## PROBLEM TO WORK ON
Find the word "lines" in the material below and gather every line that contains it.
'''
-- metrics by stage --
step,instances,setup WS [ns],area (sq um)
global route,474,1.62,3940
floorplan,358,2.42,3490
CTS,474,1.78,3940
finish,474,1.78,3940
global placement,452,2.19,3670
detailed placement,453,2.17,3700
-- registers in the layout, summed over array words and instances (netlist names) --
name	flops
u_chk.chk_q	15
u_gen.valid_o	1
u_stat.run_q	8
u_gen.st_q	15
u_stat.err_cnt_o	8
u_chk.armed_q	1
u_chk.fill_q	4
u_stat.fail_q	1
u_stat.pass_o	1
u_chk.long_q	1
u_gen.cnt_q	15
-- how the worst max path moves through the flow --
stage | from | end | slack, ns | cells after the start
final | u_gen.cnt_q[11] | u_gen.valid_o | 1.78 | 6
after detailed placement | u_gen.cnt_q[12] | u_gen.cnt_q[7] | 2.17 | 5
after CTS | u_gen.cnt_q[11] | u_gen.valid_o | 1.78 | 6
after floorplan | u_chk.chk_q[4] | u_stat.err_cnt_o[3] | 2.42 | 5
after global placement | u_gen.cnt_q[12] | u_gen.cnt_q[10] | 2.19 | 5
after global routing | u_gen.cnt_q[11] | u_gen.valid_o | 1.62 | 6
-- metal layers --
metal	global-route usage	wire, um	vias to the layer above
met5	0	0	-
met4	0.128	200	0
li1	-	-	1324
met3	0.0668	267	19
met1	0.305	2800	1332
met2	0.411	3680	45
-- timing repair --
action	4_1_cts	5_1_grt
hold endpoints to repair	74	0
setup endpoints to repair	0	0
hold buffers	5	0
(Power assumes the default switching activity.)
$ cat config.mk
export PLATFORM = sky130hd
export DESIGN_NAME = autoboot_flash_resp
export DESIGN_NICKNAME = d
export VERILOG_FILES = /design/src/rtl/autoboot_pkg.sv /design/src/rtl/ab_edges.sv /design/src/rtl/ab_cfg.sv /design/src/rtl/ab_array.sv /design/src/rtl/ab_seq.sv /design/src/rtl/autoboot_flash_resp.sv
export SDC_FILE = /design/constraint.sdc
export NUM_CORES = 2
export LEC_CHECK = 0
export BUFFER_PORTS_ARGS = -buffer_cell sky130_fd_sc_hd__buf_2
export CORE_MARGIN = 4
export CORE_UTILIZATION = 57
export DETAILED_ROUTE_END_ITERATION = 6
export PLACE_DENSITY = 0.78
export SYNTH_ARGS = -nofsm -noshare
export SYNTH_HDL_FRONTEND = slang
export SYNTH_HIERARCHICAL = 1
export SYNTH_SLANG_ARGS = --single-unit
export TNS_END_PERCENT = 100
$ cat constraint.sdc
create_clock -name clk -period 4.01 [get_ports clk]
set_clock_uncertainty 0.2 [all_clocks]
set_input_delay 0.802 -clock clk [delete_from_list [all_inputs] [get_ports clk]]
set_output_delay 0.802 -clock clk [all_outputs]
set_load 0.02 [all_outputs]
$ cat src/rtl/autoboot_pkg.sv
package autoboot_pkg;
  typedef enum logic [2:0] {
    ST_IDLE,
    ST_WARM,
    ST_CMD,
    ST_ADDR,
    ST_LOAD,
    ST_DATA,
    ST_SKIP
  } ab_state_e;

  localparam logic [7:0] OPC_READ = 8'h03;
  localparam int ADDR_BITS_ON_WIRE = 24;
endpackage

$ cat src/rtl/ab_edges.sv
module ab_edges #(
  parameter int N = 2,
  parameter logic [N-1:0] IDLE = '0
) (
  input  logic         clk,
  input  logic         rst_n,
  input  logic [N-1:0] pin,
  output logic [N-1:0] rise,
  output logic [N-1:0] fall
);
  logic [N-1:0] pin_q;

  always_ff @(posedge clk or negedge rst_n) begin
    if (!rst_n) pin_q <= IDLE;
    else        pin_q <= pin;
  end

  for (genvar i = 0; i < N; i++) begin : g_edge
    assign rise[i] = pin[i] & ~pin_q[i];
    assign fall[i] = ~pin[i] & pin_q[i];
  end
endmodule

$ cat src/rtl/ab_cfg.sv
module ab_cfg #(
  parameter int ADDR_W = 8,
  parameter int WARM_W = 4,
  parameter logic [ADDR_W-1:0] DEF_START = '0,
  parameter logic [WARM_W-1:0] DEF_WARM = '0,
  parameter logic DEF_EN = 1'b1
) (
  input  logic              clk,
  input  logic              rst_n,
  input  logic              we,
  input  logic [ADDR_W-1:0] start_in,
  input  logic [WARM_W-1:0] warm_in,
  input  logic              en_in,
  output logic [ADDR_W-1:0] start_q,
  output logic [WARM_W-1:0] warm_q,
  output logic              en_q
);
  always_ff @(posedge clk or negedge rst_n) begin
    if (!rst_n) begin
      start_q <= DEF_START;
      warm_q  <= DEF_WARM;
      en_q    <= DEF_EN;
    end else if (we) begin
      start_q <= start_in;
      warm_q  <= warm_in;
      en_q    <= en_in;
    end
  end
endmodule

$ cat src/rtl/ab_array.sv
module ab_array #(
  parameter int ADDR_W = 8,
  localparam int DEPTH = 1 << ADDR_W
) (
  input  logic              clk,
  input  logic              we,
  input  logic [ADDR_W-1:0] waddr,
  input  logic [7:0]        wdata,
  input  logic [ADDR_W-1:0] raddr,
  output logic [7:0]        rdata
);
  logic [7:0] mem [DEPTH];

  always_ff @(posedge clk) begin
    if (we) mem[waddr] <= wdata;
  end

  assign rdata = mem[raddr];
endmodule

$ cat src/rtl/ab_seq.sv
module ab_seq
  import autoboot_pkg::*;
#(
  parameter int ADDR_W = 8,
  parameter int WARM_W = 4,
  localparam int SH_W = (ADDR_W > 8) ? ADDR_W : 8,
  localparam int CNT_W = $clog2(ADDR_BITS_ON_WIRE)
) (
  input  logic              clk,
  input  logic              rst_n,
  input  logic              sck_rise,
  input  logic              sck_fall,
  input  logic              cs_fall,
  input  logic              cs_rise,
  input  logic              mosi,
  input  logic [ADDR_W-1:0] boot_start,
  input  logic [WARM_W-1:0] boot_warm,
  input  logic              boot_en,
  input  logic [7:0]        rd_data,
  output logic [ADDR_W-1:0] rd_addr,
  output logic              byte_load,
  output logic              armed,
  output logic              miso,
  output logic              miso_oe
);
  ab_state_e         state;
  logic [ADDR_W-1:0] addr_q;
  logic [SH_W-2:0]   in_sh;
  logic [SH_W-1:0]   sh_next;
  logic [CNT_W-1:0]  cnt;
  logic [WARM_W-1:0] wcnt;
  logic [3:0]        bitcnt;
  logic [7:0]        out_sh;
  logic              boot_go;
  logic              boot_now;

  assign boot_go  = cs_fall && armed && boot_en;
  assign boot_now = boot_go && (boot_warm == '0);
  assign rd_addr  = boot_now ? boot_start : addr_q;
  assign sh_next  = {in_sh, mosi};

  assign byte_load = !cs_rise && (boot_now ||
                     (sck_fall && state == ST_LOAD) ||
                     (sck_fall && state == ST_DATA && bitcnt == 4'd8));

  always_ff @(posedge clk or negedge rst_n) begin
    if (!rst_n) begin
      state  <= ST_IDLE;
      armed  <= 1'b1;
      addr_q <= '0;
      in_sh  <= '0;
      cnt    <= '0;
      wcnt   <= '0;
      bitcnt <= '0;
      out_sh <= '0;
    end else if (cs_rise) begin
      state <= ST_IDLE;
      armed <= 1'b0;
    end else if (byte_load) begin
      out_sh <= rd_data;
      addr_q <= rd_addr + 1'b1;
      bitcnt <= '0;
      state  <= ST_DATA;
    end else if (cs_fall) begin
      cnt  <= '0;
      wcnt <= '0;
      if (boot_go) begin
        addr_q <= boot_start;
        state  <= ST_WARM;
      end else begin
        state <= ST_CMD;
      end
    end else begin
      case (state)
        ST_WARM: if (sck_rise) begin
          wcnt <= wcnt + 1'b1;
          if (wcnt == boot_warm - 1'b1) state <= ST_LOAD;
        end
        ST_CMD: if (sck_rise) begin
          in_sh <= sh_next[SH_W-2:0];
          cnt   <= cnt + 1'b1;
          if (cnt == CNT_W'(7)) begin
            cnt   <= '0;
            state <= (sh_next[7:0] == OPC_READ) ? ST_ADDR : ST_SKIP;
          end
        end
        ST_ADDR: if (sck_rise) begin
          in_sh <= sh_next[SH_W-2:0];
          cnt   <= cnt + 1'b1;
          if (cnt == CNT_W'(ADDR_BITS_ON_WIRE - 1)) begin
            addr_q <= sh_next[ADDR_W-1:0];
            state  <= ST_LOAD;
          end
        end
        ST_DATA: begin
          if (sck_rise) bitcnt <= bitcnt + 1'b1;
          if (sck_fall) out_sh <= {out_sh[6:0], 1'b0};
        end
        default: ;
      endcase
    end
  end

  assign miso_oe = (state == ST_DATA);
  assign miso    = miso_oe & out_sh[7];
endmodule

$ cat src/rtl/autoboot_flash_resp.sv
module autoboot_flash_resp #(
  parameter int ADDR_W = 8,
  parameter int WARM_W = 4,
  parameter logic [ADDR_W-1:0] DEF_START = ADDR_W'(16),
  parameter logic [WARM_W-1:0] DEF_WARM = WARM_W'(3),
  parameter logic DEF_EN = 1'b1
) (
  input  logic              clk,
  input  logic              rst_n,
  input  logic              spi_sck,
  input  logic              spi_cs_n,
  input  logic              spi_mosi,
  output logic              spi_miso,
  output logic              spi_miso_oe,
  input  logic              cfg_we,
  input  logic [ADDR_W-1:0] cfg_start,
  input  logic [WARM_W-1:0] cfg_warm,
  input  logic              cfg_enable,
  input  logic              init_we,
  input  logic [ADDR_W-1:0] init_addr,
  input  logic [7:0]        init_data
);
  logic [1:0]        pin_rise, pin_fall;
  logic              sck_rise, sck_fall, cs_rise, cs_fall;
  logic [ADDR_W-1:0] boot_start, rd_addr;
  logic [WARM_W-1:0] warm_cfg;
  logic              boot_en, armed, byte_load;
  logic [7:0]        rd_data;

  ab_edges #(.N(2), .IDLE(2'b10)) u_edges (
    .clk(clk), .rst_n(rst_n), .pin({spi_cs_n, spi_sck}),
    .rise(pin_rise), .fall(pin_fall)
  );
  assign sck_rise = pin_rise[0];
  assign sck_fall = pin_fall[0];
  assign cs_rise  = pin_rise[1];
  assign cs_fall  = pin_fall[1];

  ab_cfg #(
    .ADDR_W(ADDR_W), .WARM_W(WARM_W),
    .DEF_START(DEF_START), .DEF_WARM(DEF_WARM), .DEF_EN(DEF_EN)
  ) u_cfg (
    .clk(clk), .rst_n(rst_n), .we(cfg_we),
    .start_in(cfg_start), .warm_in(cfg_warm), .en_in(cfg_enable),
    .start_q(boot_start), .warm_q(warm_cfg), .en_q(boot_en)
  );

  ab_array #(.ADDR_W(ADDR_W)) u_array (
    .clk(clk), .we(init_we), .waddr(init_addr), .wdata(init_data),
    .raddr(rd_addr), .rdata(rd_data)
  );

  ab_seq #(.ADDR_W(ADDR_W), .WARM_W(WARM_W)) u_seq (
    .clk(clk), .rst_n(rst_n),
    .sck_rise(sck_rise), .sck_fall(sck_fall),
    .cs_fall(cs_fall), .cs_rise(cs_rise), .mosi(spi_mosi),
    .boot_start(boot_start), .boot_warm(warm_cfg), .boot_en(boot_en),
    .rd_data(rd_data), .rd_addr(rd_addr), .byte_load(byte_load),
    .armed(armed), .miso(spi_miso), .miso_oe(spi_miso_oe)
  );
endmodule

After elaboration in Yosys (flattened, before gate mapping)
Memories as Yosys holds them, arrays and structs flattened.
Cells that the tools add are included.
{"block": "op_classes", "n_reduce_logical": 29, "mux": 37, "n_eq_ne": 20, "add_sub_neg": 5, "bitwise_logic": 12}
{"op": "8-bit two-way mux", "count": 11}
{"op": "3-bit two-way mux", "count": 10}
{"op": "4-bit two-way mux", "count": 7}
{"op": "5-bit two-way mux", "count": 4}
{"op": "5-bit by 2-bit != test with 1-bit output, second input constant", "count": 3}
{"op": "5-bit by 3-bit != test with 1-bit output, second input constant", "count": 3}
{"op": "5-bit AND reduction", "count": 3}
{"op": "4-bit AND reduction", "count": 3}
{"op": "3-bit nonzero test", "count": 4}
{"op": "5-bit case mux with 2 select lines", "count": 1}
{"op": "2-bit nonzero test", "count": 5}
{"op": "3-bit case mux with 3 select lines", "count": 1}
{"op": "4-bit by 1-bit adder with 4-bit output, second input constant", "count": 2}
{"op": "8-bit by 1-bit adder with 8-bit output, second input constant", "count": 1}
{"op": "8-bit by 2-bit equality test with 1-bit output, second input constant", "count": 1}
{"op": "1-bit logical AND", "count": 7}
{"op": "1-bit NOT", "count": 7}
{"op": "7-bit AND reduction", "count": 1}
{"op": "3-bit by 2-bit equality test with 1-bit output, second input constant", "count": 2}
{"op": "3-bit equality test, second input constant", "count": 2}
{"op": "3-bit by 2-bit != test with 1-bit output, second input constant", "count": 2}
{"op": "6-bit nonzero test", "count": 1}
{"op": "5-bit by 1-bit adder with 5-bit output, second input constant", "count": 1}
{"op": "1-bit AND", "count": 5}
{"op": "14 further kinds", "count": 16}
{"block": "totals", "mem_count": 1, "ram_bits": 2048, "regBits": 55}
{"name": "u_array.mem", "depth": 256, "width": 8, "rd": 1, "rd_clocked_by_memory_dff": 0, "wr": 1, "line_no": "ab_array.sv:12", "source": "logic [7:0] mem [DEPTH];"}

Depth between registers and ports, before layout
{"block": "logic_depth", "depth_word": 10, "mapped_depth": 19, "mapped_depth_nobuf": 14}

By module
Netlist, hierarchy kept.
{"module": "ab_array", "n_inst": 1, "cells_per_inst": 3725, "area_per_inst_um2": 79396.1}
{"module": "ab_seq", "n_inst": 1, "cells_per_inst": 285, "area_per_inst_um2": 2731.4}
{"module": "ab_cfg", "n_inst": 1, "cells_per_inst": 27, "area_per_inst_um2": 525.5}
{"module": "ab_edges", "n_inst": 1, "cells_per_inst": 6, "area_per_inst_um2": 86.3}

Worst setup path before layout
No wires, ideal clock.
{"block": "synth_timing", "kind": "input -> register", "from": "in spi_cs_n", "to": "reg u_seq.out_sh[0]", "arrival_ns": 3.717, "n_path_buf": 6, "setup_time_ns": 0.121, "slack_ns": -0.028, "stages": 17, "cell_sequence": "and2b_2 > buf_6 > nand3_2 > nor2_8 > buf_6 > nand2_1 > nand2_1 > buf_2 > buf_4 > buf_2 > buf_1 > mux4_2 > a22oi_1 > a21oi_1 > nor4_1 > nor4_2 > a22o_1"}
{"block": "synth_between", "word_cells_on_any_way": 18}
{"element": "from (decl)", "line_no": "autoboot_flash_resp.sv:11", "source": "input logic spi_cs_n,"}
{"element": "1-bit NOT", "line_no": "ab_edges.sv:20", "source": "assign fall[i] = ~pin[i] & pin_q[i];"}
{"element": "1-bit AND", "line_no": "ab_edges.sv:20"}
{"element": "1-bit logical AND (2 in a row)", "line_no": "ab_seq.sv:37", "source": "assign boot_go = cs_fall && armed && boot_en;"}
{"element": "1-bit logical AND", "line_no": "ab_seq.sv:38", "source": "assign boot_now = boot_go && (boot_warm == '0);"}
{"element": "8-bit two-way mux", "line_no": "ab_seq.sv:39", "source": "assign rd_addr = boot_now ? boot_start : addr_q;"}
{"element": "named net rd_addr[1]", "line_no": "autoboot_flash_resp.sv:25", "source": "logic [ADDR_W-1:0] boot_start, rd_addr;"}
{"element": "memory read 256 x 8 bit"}
{"element": "named net rd_data[0]", "line_no": "autoboot_flash_resp.sv:28", "source": "logic [7:0] rd_data;"}
{"element": "8-bit two-way mux", "line_no": "ab_seq.sv:59", "source": "end else if (byte_load) begin"}
{"element": "to (signal assigned)", "line_no": "ab_seq.sv:60", "source": "out_sh <= rd_data;"}
{"element": "to (signal assigned)", "line_no": "ab_seq.sv:97", "source": "if (sck_fall) out_sh <= {out_sh[6:0], 1'b0};"}
{"element": "to (decl)", "line_no": "ab_seq.sv:33", "source": "logic [7:0] out_sh;"}
The timed path passes the listed nets, and every way through them passes these cells.
A chain may end at the register's enable or synchronous reset.

Worst setup path after layout
{"block": "layout_timing", "from": "reg u_cfg.warm_q[0]", "to": "reg u_seq.out_sh[1]"}
{"block": "layout_between", "word_cells_on_any_way": 12}
{"element": "from (decl)", "line_no": "ab_cfg.sv:15", "source": "output logic [WARM_W-1:0] warm_q,"}
{"element": "from (signal assigned)", "line_no": "ab_cfg.sv:25", "source": "warm_q <= warm_in;"}
{"element": "4-bit zero test", "line_no": "ab_seq.sv:38"}
{"element": "1-bit logical AND", "line_no": "ab_seq.sv:38"}
{"element": "8-bit two-way mux", "line_no": "ab_seq.sv:39"}
{"element": "named net rd_addr[0]", "line_no": "autoboot_flash_resp.sv:25"}
{"element": "memory read 256 x 8 bit"}
{"element": "named net rd_data[1]", "line_no": "autoboot_flash_resp.sv:28"}
{"element": "8-bit two-way mux", "line_no": "ab_seq.sv:59"}
The timed path passes the listed nets, and every way through them passes these cells.

==> metrics.json <==
{
  "synth_fp_nets": 4085,
  "final_core_util": 0.671,
  "dominant_combinational_cell_family_by_area_after_synthesis": "multiplexers",
  "layout-drive-gt1-share": 0.313,
  "final.fill_count": 8444,
  "critPathRequiredTime_ns": 4.52,
  "slew-limit-headroom": 0.232,
  "total_number_of_vias": 45200,
  "timing.critical_path.from_type": "flip-flop",
  "synth_area_per_cell_um2": 20.5,
  "transition_at_the_pin_with_the_smallest_max_transition_slack_ns": 1.15,
  "yosys_warnings": 6,
  "power.static_leakage_uw": 0.0313,
  "path_max_fanout": 7,
  "root_buffer": "sky130_fd_sc_hd__clkbuf_16",
  "fraction_of_the_mapped_netlist_area_in_adder_cells": 0.000907,
  "grt_setup_unrepaired": "true",
  "rr_startpoint": "u_cfg/warm_q[0]",
  "finalMaxSlewViolations": 0,
  "power.density_cell_area_nw_per_um2": 650,
  "hold_path_depth": 2,
  "hp-class": "input port to flip-flop",
  "yosys_most_used_dff": "sky130_fd_sc_hd__edfxtp_1",
  "hold_viol_final": 0,
  "timing.fmax_mhz": 240,
  "layout-area-overhead-vs-synth_pct": 16.7,
  "die_width_um": 389,
  "rrSetupSlack_ns": -0.15,
  "design_area_um2": 96500,
  "placement.cell_area_um2": 89000,
  "grt-ovfl-total": 0,
  "design.core.area_um2": 144000,
  "detail_route.vias_per_cell": 6.73,
  "grt_pass1_wl_um": 315000,
  "floorplan.initialDensity": 0.575,
  "cap_violations": 0,
  "timing.critical_path.arrival_ns": 4.68,
  "internal_pwr_total_uw": 44100,
  "routabilityCongestion": 0.915,
  "placement.setup.worst_slack_ns": -1.00,
  "routed_wl_um": 216000,
  "post_synth_and_or_nand_nor_area_fraction": 0.0334,
  "switching_share": 0.297,
  "cts-htree-levels": 4,
  "synth_compound_gate_area_share": 0.0376,
  "place.port_buffers": 37,
  "outcome": "complete, but fails checks",
  "critical_path.reg2reg.endpoint": "u_seq/out_sh[1]",
  "antenna_violations_before_repair": 14,
  "sequentialPowerShare": 0.390,
  "grt_start_max_net_pins": 131,
  "critPathCaptureType": "flip-flop",
  "remaining_drc_errors": 0,
  "floorplan.io_pins": 38,
  "synth-async-reset-ratio": 0.0262,
  "crit_start": "u_cfg/warm_q[0]",
  "num_rows": 139,
  "grt_pass1_vias": 45400,
  "avgRoutedWirePerCell_um": 32.2,
  "irDropWorstVdd_v": 0.000520,
  "crit_path_end": "u_seq/out_sh[1]",
  "clk_pin_slew_worst_paths_ns": 0.06,
  "synth.ff_latch_count": 2103,
  "post_synth_mux_area_share": 0.147,
  "die_height_um": 389,
  "synth.yosys.seq_area_share": 0.760,
  "drt_first_iter_violations": 6558,
  "timing.final.setup_violations": 7,
  "antenna_violating_nets_post_route": 0,
  "combPwrFrac": 0.312,
  "postSynthCellCount": 4043,
  "yosys.cell_types.count": 82,
  "worst_r2r_path_depth": 15,
  "fp.dieArea_um2": 151000,
  "gr-usage-all-layers": 0.286,
  "cts_max_path_buffers": 3,
  "clock_tree_from_tritoncts": "yes",
  "share_clk_of_total_power": 0.299,
  "post-dp-hpwl_um": 129000,
  "cts_made_buffers": 202,
  "critPathKind": "flip-flop to flip-flop",
  "synth_enable_flop_cells": 2048,
  "mappedNetlistArea_um2": 82700,
  "power.net_switching_uw": 18600,
  "final_worst_path_period_need_ns": 4.16,
  "xor_xnor_fraction_of_synth_area": 0.00169,
  "mostFrequentLayoutCell": "sky130_fd_sc_hd__edfxtp_1",
  "worstSkewPairLatency_ns": 0.82,
  "fin_crit_sh": 1.04,
  "first_pass_iters": 6,
  "timing.final.ws_setup_ns": -0.154,
  "cts.sinks": 2103,
  "final_net_count": 4677,
  "violations": "negative setup slack",
  "most_used_cells_in_the_layout_excluding_fill_and_tap_cells": "sky130_fd_sc_hd__edfxtp_1, sky130_fd_sc_hd__buf_4, sky130_fd_sc_hd__mux4_2"
}
[cell type report]
class | count | area, um2 | share of cell area
multi-input combinational | 1687 | 18800 | 0.195
clock buffer | 250 | 5320 | 0.0551
antenna | 9 | 22.5 | 0.000233
inverter | 10 | 40.0 | 0.000415
sequential | 2103 | 62900 | 0.651
timing repair buffer | 631 | 5930 | 0.0614
tap | 1903 | 2380 | 0.0247
clock inverter | 119 | 1190 | 0.0123
[routing by layer]
layer	GRT usage	up-vias	routed length, um
met2	0.450	3426	104000
met1	0.390	23200	74700
met3	0.0667	602	26500
li1	-	18000	-
met4	0.126	10	10200
met5	0.00606	-	151
[state kept, by name (all words and copies together) (netlist names)]
name	cells
u_seq/cnt	5
u_cfg/start_q	8
u_seq/bitcnt	4
u_seq/state	3
u_seq/in_sh	7
u_seq/out_sh	8
u_array/mem	2048
u_seq/addr_q	8
u_seq/wcnt	4
u_seq/armed	1
u_edges/pin_q	2
u_cfg/en_q	1
u_cfg/warm_q	4
[critical path, cell delays in order, from the launching register on]
cell	delay (ns)
sky130_fd_sc_hd__dfstp_2	0.54
sky130_fd_sc_hd__inv_2	0.05
sky130_fd_sc_hd__ha_4	0.16
sky130_fd_sc_hd__nor3b_4	0.16
sky130_fd_sc_hd__nand2_4	0.12
sky130_fd_sc_hd__mux2_8	0.46
sky130_fd_sc_hd__buf_16	0.20
sky130_fd_sc_hd__buf_12	0.14
sky130_fd_sc_hd__mux4_2	0.42
sky130_fd_sc_hd__mux4_2	0.49
sky130_fd_sc_hd__nor2b_4	0.18
sky130_fd_sc_hd__nor4_4	0.44
sky130_fd_sc_hd__buf_4	0.19
sky130_fd_sc_hd__nor4_2	0.04
sky130_fd_sc_hd__mux2i_1	0.16
sky130_fd_sc_hd__o21ai_1	0.10
[synth_stat cells, types with 18 or more instances]
cell / n / area, um2
sky130_fd_sc_hd__a21oi_1: 106 / 531
sky130_fd_sc_hd__a22oi_1: 133 / 998
sky130_fd_sc_hd__buf_1: 22 / 82.6
sky130_fd_sc_hd__buf_2: 34 / 170
sky130_fd_sc_hd__buf_4: 27 / 203
sky130_fd_sc_hd__buf_6: 27 / 304
sky130_fd_sc_hd__clkbuf_1: 114 / 428
sky130_fd_sc_hd__dfrtp_1: 49 / 1230
sky130_fd_sc_hd__edfxtp_1: 2048 / 61500
sky130_fd_sc_hd__mux2_4: 18 / 270
sky130_fd_sc_hd__mux2i_1: 152 / 1520
sky130_fd_sc_hd__mux4_2: 454 / 10200
sky130_fd_sc_hd__nand2_1: 71 / 267
sky130_fd_sc_hd__nand3_1: 45 / 225
sky130_fd_sc_hd__nor2_1: 297 / 1110
sky130_fd_sc_hd__nor2b_1: 39 / 244
sky130_fd_sc_hd__nor3_1: 26 / 130
sky130_fd_sc_hd__nor4_1: 26 / 163
sky130_fd_sc_hd__o21ai_0: 30 / 150
sky130_fd_sc_hd__o221ai_1: 46 / 403
sky130_fd_sc_hd__o22ai_1: 28 / 175
[kinds of logic after synthesis]
| kind of cell | count (synthesis) |
|---|---|
| flops | 2103 |
| mux | 636 |
| simple gates | 583 |
| compound gates | 444 |
| buf+inv | 255 |
| xor+xnor | 16 |
| fa+ha+maj | 6 |
[stage by stage]
step	setup TNS (ns)	instances	power (uW)	hold slack (ns)
6_report	-0.666	6712	62700	0.0691
5_1_grt	-1.42	6704	64600	0.0360
4_1_cts	-0.314	6699	62300	0.0179
3_5_place_dp	-5.18	6295	42500	0.281
3_3_place_gp	-4.83	6295	42200	0.265
2_1_floorplan	-0.00702	4043	35400	0.242
[power by group through the flow]
stage	combinational, uW	sequential (uW)	clock [uW]
CTS	19000	24400	18900
finish	19500	24500	18700
floorplan	10600	24800	0
global route	20200	24500	19900
detailed placement	17700	24900	0
global placement	17400	24900	0
[what timing repair did]
action | 4_1_cts | 5_1_grt
pin swaps | 22 | 16
buffers inserted | 14 | 4
gates resized for setup | 83 | 34
endpoints found under the hold margin | 45 | 0
gates cloned | 7 | 2
endpoints found under the setup margin | 8 | 8
hold buffers | 15 | 0
[worst min-delay path by stage]
| stage | slack, ns | startpoint | to |
|---|---|---|---|
| 2_1_floorplan | 0.24 | u_seq/out_sh[7] | u_seq/out_sh[7] |
| 3_3_place_gp | 0.27 | u_seq/out_sh[6] | u_seq/out_sh[6] |
| 3_5_place_dp | 0.28 | u_seq/out_sh[4] | u_seq/out_sh[4] |
| 4_1_cts | 0.02 | cfg_start[3] | u_cfg/start_q[3] |
| 5_1_grt | 0.04 | cfg_start[3] | u_cfg/start_q[3] |
| 6_report | 0.07 | cfg_start[3] | u_cfg/start_q[3] |
(Power assumes the default switching activity.)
'''
## RESPONSE AREA
{"op": "5-bit case mux with 2 select lines", "count": 1}
{"op": "3-bit case mux with 3 select lines", "count": 1}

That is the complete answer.